3) If your method has an argument of type T... (where T is any type parameter), then:
Safe: If your method only depends on the fact that the elements of the array are instances of T
Unsafe: If it depends on the fact that the array is an instance of T[]
Things that depend on the runtime type of the array include: returning it as type T[], passing it as an argument to a parameter of type T[], getting the array type using .getClass(), passing it to methods that depend on the runtime type of the array, like List.toArray() and Arrays.copyOf(), etc.
2) The distinction I mentioned above is too complicated to be easily distinguished automatically.
For best practices, consider this.
If you have this:
public <T> void doSomething(A a, B b, T... manyTs) {
// Your code here
}
Change it to this:
public <T> void doSomething(A a, B b, T... manyTs) {
doSomething(a, b, Arrays.asList(manyTs));
}
private <T> void doSomething(A a, B b, List<T> manyTs) {
// Your code here
}
I've found I usually only add varargs to make it more convenient for my callers.

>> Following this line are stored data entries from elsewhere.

## config.mk

```make
export PLATFORM = sky130hd
export DESIGN_NAME = msd_memory_select
export DESIGN_NICKNAME = d
export VERILOG_FILES = /design/src/msd_pkg.sv /design/src/msd_memory_select.sv
export SDC_FILE = /design/constraint.sdc
export NUM_CORES = 1
export LEC_CHECK = 0
export CORE_MARGIN = 8
export CORE_UTILIZATION = 30
export CTS_BUF_LIST = sky130_fd_sc_hd__clkbuf_2
export DETAILED_ROUTE_END_ITERATION = 8
export DONT_BUFFER_PORTS = 1
export PLACE_DENSITY = 0.54
export SLEW_MARGIN = 25
export SYNTH_ARGS = -nofsm -noshare
export SYNTH_HDL_FRONTEND = slang
export SYNTH_SLANG_ARGS = --single-unit
```

## constraint.sdc

```tcl
create_clock -name clk_sys_i -period 16 [get_ports clk_sys_i]
set_input_delay 0.8 -clock clk_sys_i [delete_from_list [all_inputs] [get_ports clk_sys_i]]
set_output_delay 0.8 -clock clk_sys_i [all_outputs]
set_load 0.05 [all_outputs]
```

## src/msd_pkg.sv

```systemverilog
// Package: constants shared by the memory select decode block
package msd_pkg;

    ////////////////////////////////////////////////////////////////////////////
    // Clock and standby timing
    localparam int CLK_MHZ = 200;
    localparam int STBY_NS = 70;
    localparam int STBY_CYC = (STBY_NS * CLK_MHZ + 999) / 1000;
    localparam int STBY_CNT_W = 5;

    ////////////////////////////////////////////////////////////////////////////
    // Layout of the synchronised pin vector
    localparam int S_ADDR = 0;
    localparam int S_DATA = 20;
    localparam int S_WR = 36;
    localparam int S_RD = 37;
    localparam int S_FETCH = 38;
    localparam int S_HRST = 39;
    localparam int S_PDN = 40;
    localparam int S_ABC = 41;
    localparam int S_PD = 65;
    localparam int S_PF = 69;
    localparam int S_RDY = 77;
    localparam int S_EXT = 78;
    localparam int SYNC_W = 79;
    localparam int BUS_W = 82;

    ////////////////////////////////////////////////////////////////////////////
    // Configuration space offsets (low address byte)
    localparam logic [7:0] OFF_PAGE = 8'he0;
    localparam logic [7:0] OFF_MAP = 8'h02;
    localparam logic [7:0] OFF_PWR0 = 8'hb0;
    localparam logic [7:0] OFF_PWR2 = 8'hb4;
    localparam logic [7:0] OFF_ID0 = 8'hf0;
    localparam logic [7:0] OFF_ID1 = 8'hf1;
    localparam logic [7:0] OFF_CELL_A = 8'h20;
    localparam logic [7:0] OFF_CELL_B = 8'h21;

    ////////////////////////////////////////////////////////////////////////////
    // Reset values and field positions
    localparam logic [7:0] PAGE_RST = 8'h00;
    localparam logic [7:0] MAP_RST = 8'h0c;
    localparam logic [7:0] PWR0_RST = 8'h00;
    localparam logic [7:0] PWR2_RST = 8'h00;
    localparam int PWR0_FAST = 3;
    localparam int MAP_SRAM_FETCH = 0;
    localparam int MAP_SEC_FETCH = 1;
    localparam int MAP_PRI_FETCH = 2;
    localparam int MAP_SEC_DATA = 3;
    localparam int MAP_PRI_DATA = 4;

    ////////////////////////////////////////////////////////////////////////////
    // Default decode windows; the secondary and SRAM limits keep a window inside its physical sector, the primary limit is zero
    localparam logic [255:0] PRI_BASE_DEF = {16{16'h8000}};
    localparam logic [255:0] PRI_MASK_DEF = {16{16'h8000}};
    localparam logic [127:0] PRI_PAGE_DEF = 128'h0f0e0d0c0b0a09080706050403020100;
    localparam logic [127:0] PRI_PMASK_DEF = {16{8'hff}};
    localparam logic [63:0] SEC_BASE_DEF = 64'h7000600050004000;
    localparam logic [63:0] SEC_MASK_DEF = {4{16'hf000}};
    localparam logic [15:0] PRI_LIMIT = 16'h0000;
    localparam logic [15:0] SEC_LIMIT = 16'hc000;
    localparam logic [15:0] SRAM_LIMIT = 16'h8000;
    localparam logic [15:0] SRAM_BASE_DEF = 16'h0000;
    localparam logic [15:0] SRAM_MASK_DEF = 16'he000;
    localparam logic [15:0] CFG_BASE_DEF = 16'h2000;
    localparam logic [15:0] IO_MASK_DEF = 16'hff00;
    localparam logic [31:0] PER_BASE_DEF = 32'h22002100;
    localparam logic [15:0] JTAG_BASE_DEF = 16'h2300;
    localparam logic [127:0] ECS_BASE_DEF =
        128'h37003600350034003300320031003000;

endpackage : msd_pkg

```

## src/msd_memory_select.sv

```systemverilog
// Memory select decode, paging, mapping and logic-array input bus
//
// Overview of operation
// Flash windows never exceed physical sector size (PRI_LIMIT is zero, so primary windows are not limited)
// Primary sector windows never overlap each other
// Secondary sector windows never overlap each other
// Secondary sector wins over overlapping primary
// SRAM and I/O exclusive, beat flash
// Three priority levels, higher overrides lower
// Mapping register places memories per space
// Host writes 0Ch for separate spaces
// Map bits 2,4 give combined primary
// Eight-bit page register at base+E0h
// Page bits feed decode and logic array
// Two read-only memory identification registers
// Fast bit clear: standby after 70ns
// Five power bits block control signals
// Logic arrays share 82-signal input bus
// Extended mode uses address bits 19:4
// Primary, 4 secondary, SRAM selects decoded
// Config, JTAG, two peripheral selects decoded
// Eight external selects to port C/F
// Sixteen output cells, twenty-four input cells
// SRAM responds only while its select high
// No match: no select, bus undriven
`timescale 1ns/10ps
module msd_memory_select import msd_pkg::*; #(
    parameter logic [255:0] PRI_BASE = PRI_BASE_DEF,
    parameter logic [255:0] PRI_MASK = PRI_MASK_DEF,
    parameter logic [127:0] PRI_PAGE = PRI_PAGE_DEF,
    parameter logic [127:0] PRI_PMASK = PRI_PMASK_DEF,
    parameter logic [63:0] SEC_BASE = SEC_BASE_DEF,
    parameter logic [63:0] SEC_MASK = SEC_MASK_DEF,
    parameter logic [15:0] SRAM_BASE = SRAM_BASE_DEF,
    parameter logic [15:0] SRAM_MASK = SRAM_MASK_DEF,
    parameter logic [15:0] CFG_BASE = CFG_BASE_DEF,
    parameter logic [31:0] PER_BASE = PER_BASE_DEF,
    parameter logic [15:0] JTAG_BASE = JTAG_BASE_DEF,
    parameter logic [127:0] ECS_BASE = ECS_BASE_DEF,
    parameter logic ECS_TO_PORT_F = 1'b0,
    parameter logic [7:0] MEM_ID0 = 8'h5a, // Arbitrary value
    parameter logic [7:0] MEM_ID1 = 8'ha5  // Arbitrary value
) (
    input wire logic clk_sys_i,
    input wire logic rst_i,
    input wire logic [19:0] host_addr_i,
    input wire logic [15:0] host_data_i,
    input wire logic [2:0] host_control_inputs_n_i,
    input wire logic host_reset_i,
    input wire logic powerdown_input_i,
    input wire logic [23:0] input_cell_pins_i,
    input wire logic [3:0] port_d_i,
    input wire logic [7:0] port_f_i,
    input wire logic flash_ready_i,
    input wire logic ext_addr_mode_i,
    output logic [15:0] primary_sector_selects_o,
    output logic [3:0] secondary_sector_selects_o,
    output logic sram_select_o,
    output logic config_select_o,
    output logic jtag_enable_o,
    output logic [1:0] periph_selects_o,
    output logic [7:0] ecs_port_c_o,
    output logic [7:0] ecs_port_f_o,
    output logic [7:0] page_bits_o,
    output logic [BUS_W-1:0] logic_input_bus_o,
    output logic [15:0] output_cell_o,
    output logic logic_standby_o,
    output logic [15:0] host_data_o,
    output logic host_data_oe_o
);

    ////////////////////////////////////////////////////////////////////////////
    // State
    typedef struct packed {
        logic [SYNC_W-1:0] s1;
        logic [SYNC_W-1:0] s2;
        logic [SYNC_W-1:0] s3;
        logic [SYNC_W-1:0] acc;
        logic [7:0] page;
        logic [7:0] map;
        logic [7:0] pwr0;
        logic [7:0] pwr2;
        logic [15:0] cells;
        logic [STBY_CNT_W-1:0] stby_cnt;
        logic standby;
        logic [15:0] pri;
        logic [3:0] sec;
        logic sram;
        logic cfg;
        logic jtag;
        logic [1:0] per;
        logic [7:0] ecs;
        logic [BUS_W-1:0] bus;
        logic [15:0] dout;
        logic doe;
    } msd_state_t;

    msd_state_t q;
    msd_state_t n;

    logic [SYNC_W-1:0] pins;
    logic [15:0] arr_addr;
    logic [7:0] cfg_off;
    logic fetch_act;
    logic data_act;
    logic pri_ok;
    logic sec_ok;
    logic sram_ok;
    logic lvl1;
    logic cfg_hit;
    logic wr_take;
    logic [4:0] ctl_gated;
    logic [7:0] rd_val;

    // Window compare; the limit forces bits above the sector size into the compare
    function automatic logic win_hit(input logic [15:0] a, input logic [7:0] pg,
                                     input logic [15:0] base, input logic [15:0] mask,
                                     input logic [7:0] pv, input logic [7:0] pm,
                                     input logic [15:0] limit);
        win_hit = (((a ^ base) & (mask | limit)) == 16'h0000)
                  && (((pg ^ pv) & pm) == 8'h00);
    endfunction : win_hit

    assign pins = {ext_addr_mode_i, flash_ready_i, port_f_i, port_d_i, input_cell_pins_i,
                   powerdown_input_i, host_reset_i, host_control_inputs_n_i,
                   host_data_i, host_addr_i};

    ////////////////////////////////////////////////////////////////////////////
    // Next state
    always_comb begin
        n = q;
        // Three-stage sync; a pin change is accepted only when stages 2 and 3 agree
        n.s1 = pins;
        n.s2 = q.s1;
        n.s3 = q.s2;
        for (int i = 0; i < SYNC_W; i++) begin
            if (q.s2[i] == q.s3[i]) begin
                n.acc[i] = q.s3[i];
            end
        end
        // Array address view depends on processor mode
        arr_addr = q.acc[S_EXT] ? q.acc[S_ADDR+4 +: 16] : q.acc[S_ADDR +: 16];
        cfg_off = q.acc[S_ADDR +: 8];
        fetch_act = !q.acc[S_FETCH];
        data_act = !q.acc[S_RD] || !q.acc[S_WR];
        // Space mapping: 0Ch gives fetch-only primary, data for the rest
        pri_ok = (fetch_act && q.map[MAP_PRI_FETCH])
                 || (data_act && q.map[MAP_PRI_DATA]); // see R07 see R08
        sec_ok = (fetch_act && q.map[MAP_SEC_FETCH]) || (data_act && q.map[MAP_SEC_DATA]);
        sram_ok = (fetch_act && q.map[MAP_SRAM_FETCH]) || data_act;
        // Level one targets: SRAM, configuration, peripherals, JTAG
        n.sram = sram_ok && win_hit(arr_addr, q.page, SRAM_BASE, SRAM_MASK,
                                    8'h00, 8'h00, SRAM_LIMIT); // see R17
        n.cfg = data_act && win_hit(arr_addr, 8'h00, CFG_BASE, IO_MASK_DEF,
                                    8'h00, 8'h00, 16'h0000);
        n.jtag = data_act && win_hit(arr_addr, 8'h00, JTAG_BASE, IO_MASK_DEF,
                                     8'h00, 8'h00, 16'h0000);
        for (int i = 0; i < 2; i++) begin
            n.per[i] = data_act && win_hit(arr_addr, 8'h00, PER_BASE[i*16 +: 16],
                                           IO_MASK_DEF, 8'h00, 8'h00, 16'h0000);
        end
        lvl1 = n.sram || n.cfg || n.jtag || (|n.per);
        // Flash levels, page bits take part in the primary compare only
        for (int i = 0; i < 4; i++) begin
            n.sec[i] = sec_ok && !lvl1 && win_hit(arr_addr, q.page, SEC_BASE[i*16 +: 16],
                       SEC_MASK[i*16 +: 16], 8'h00, 8'h00, SEC_LIMIT); // see R03
        end
        for (int i = 0; i < 16; i++) begin
            n.pri[i] = pri_ok && !lvl1 && !(|n.sec)
                       && win_hit(arr_addr, q.page, PRI_BASE[i*16 +: 16],
                                  PRI_MASK[i*16 +: 16], PRI_PAGE[i*8 +: 8],
                                  PRI_PMASK[i*8 +: 8], PRI_LIMIT); // see R02 see R04
        end
        // External selects from the general array, no output cell used
        for (int i = 0; i < 8; i++) begin
            n.ecs[i] = win_hit(arr_addr, 8'h00, ECS_BASE[i*16 +: 16], IO_MASK_DEF,
                               8'h00, 8'h00, 16'h0000);
        end
        // Register writes land on the trailing edge of the write strobe
        cfg_hit = q.cfg;
        wr_take = cfg_hit && !q.acc[S_WR] && n.acc[S_WR];
        if (wr_take) begin
            case (cfg_off)
                OFF_PAGE: n.page = q.acc[S_DATA +: 8];
                OFF_MAP: n.map = q.acc[S_DATA +: 8];
                OFF_PWR0: n.pwr0 = q.acc[S_DATA +: 8];
                OFF_PWR2: n.pwr2 = q.acc[S_DATA +: 8];
                OFF_CELL_A: n.cells[7:0] = q.acc[S_DATA +: 8];
                OFF_CELL_B: n.cells[15:8] = q.acc[S_DATA +: 8];
                default: n.cells = q.cells;
            endcase
        end
        // Read mux; ID registers are fixed and ignore writes
        case (cfg_off)
            OFF_PAGE: rd_val = q.page;
            OFF_MAP: rd_val = q.map;
            OFF_PWR0: rd_val = q.pwr0;
            OFF_PWR2: rd_val = q.pwr2;
            OFF_ID0: rd_val = MEM_ID0;
            OFF_ID1: rd_val = MEM_ID1;
            OFF_CELL_A: rd_val = q.cells[7:0];
            OFF_CELL_B: rd_val = q.cells[15:8];
            default: rd_val = 8'h00;
        endcase
        // Bus is driven only for a config read; otherwise left floating
        n.doe = n.cfg && !q.acc[S_RD];
        n.dout = {8'h00, rd_val};
        // Power bits force blocked controls inactive toward the arrays
        ctl_gated = {q.acc[S_PDN] & ~q.pwr2[4], q.acc[S_HRST] & ~q.pwr2[3],
                     q.acc[S_FETCH] | q.pwr2[2], q.acc[S_RD] | q.pwr2[1],
                     q.acc[S_WR] | q.pwr2[0]};
        n.bus = {q.acc[S_RDY], q.cells[15:8], q.cells[7:0], q.page,
                 q.acc[S_PF +: 8], q.acc[S_PD +: 4], q.acc[S_ABC +: 24],
                 ctl_gated, arr_addr}; // see R15 see R11
        // Standby once the input bus has sat still long enough, fast bit clear
        if ((n.bus != q.bus) || q.pwr0[PWR0_FAST]) begin
            n.stby_cnt = '0;
            n.standby = 1'b0;
        end else if (q.stby_cnt < STBY_CNT_W'(STBY_CYC)) begin
            n.stby_cnt = q.stby_cnt + STBY_CNT_W'(1);
            n.standby = 1'b0;
        end else begin
            n.standby = 1'b1;
        end
    end

    ////////////////////////////////////////////////////////////////////////////
    // State register; pin stages reset to an idle bus
    always_ff @(posedge clk_sys_i or posedge rst_i) begin
        if (rst_i) begin
            q <= '0;
            q.s1[S_WR +: 3] <= 3'h7;
            q.s2[S_WR +: 3] <= 3'h7;
            q.s3[S_WR +: 3] <= 3'h7;
            q.acc[S_WR +: 3] <= 3'h7;
            q.page <= PAGE_RST;
            q.map <= MAP_RST;
            q.pwr0 <= PWR0_RST;
            q.pwr2 <= PWR2_RST;
        end else begin
            q <= n;
        end
    end

    ////////////////////////////////////////////////////////////////////////////
    // Outputs
    assign primary_sector_selects_o = q.pri;
    assign secondary_sector_selects_o = q.sec;
    assign sram_select_o = q.sram;
    assign config_select_o = q.cfg;
    assign jtag_enable_o = q.jtag;
    assign periph_selects_o = q.per;
    assign ecs_port_c_o = ECS_TO_PORT_F ? 8'h00 : q.ecs;
    assign ecs_port_f_o = ECS_TO_PORT_F ? q.ecs : 8'h00;
    assign page_bits_o = q.page;
    assign logic_input_bus_o = q.bus;
    assign output_cell_o = q.cells;
    assign logic_standby_o = q.standby;
    assign host_data_o = q.dout;
    assign host_data_oe_o = q.doe;
endmodule : msd_memory_select

```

It would almost always be more convenient for my internal implementation to use a List<>. So to piggy-back on Arrays.asList() and ensure there's no way I can introduce Heap Pollution, this is what I do.
I know this only answers your #3. newacct has given a great answer for #1 and #2 above, and I don't have enough reputation to just leave this as a comment. :P
#SafeVarargs is used to indicate that methods will not cause heap pollution.
Heap pollution is when we mix different parameterized types in generic array.
For example:
public static <T> T[] unsafe(T... elements) {
return elements;
}
Object [] listOfItems = unsafe("some value", 34, new ArrayList<>());
String stringValue = (String) listOfItems[0]; // some value
String intValue = (String) listOfItems[1]; // ClassCastException
As you can see, such implementation could easily cause ClassCastException if we don't guess with the type.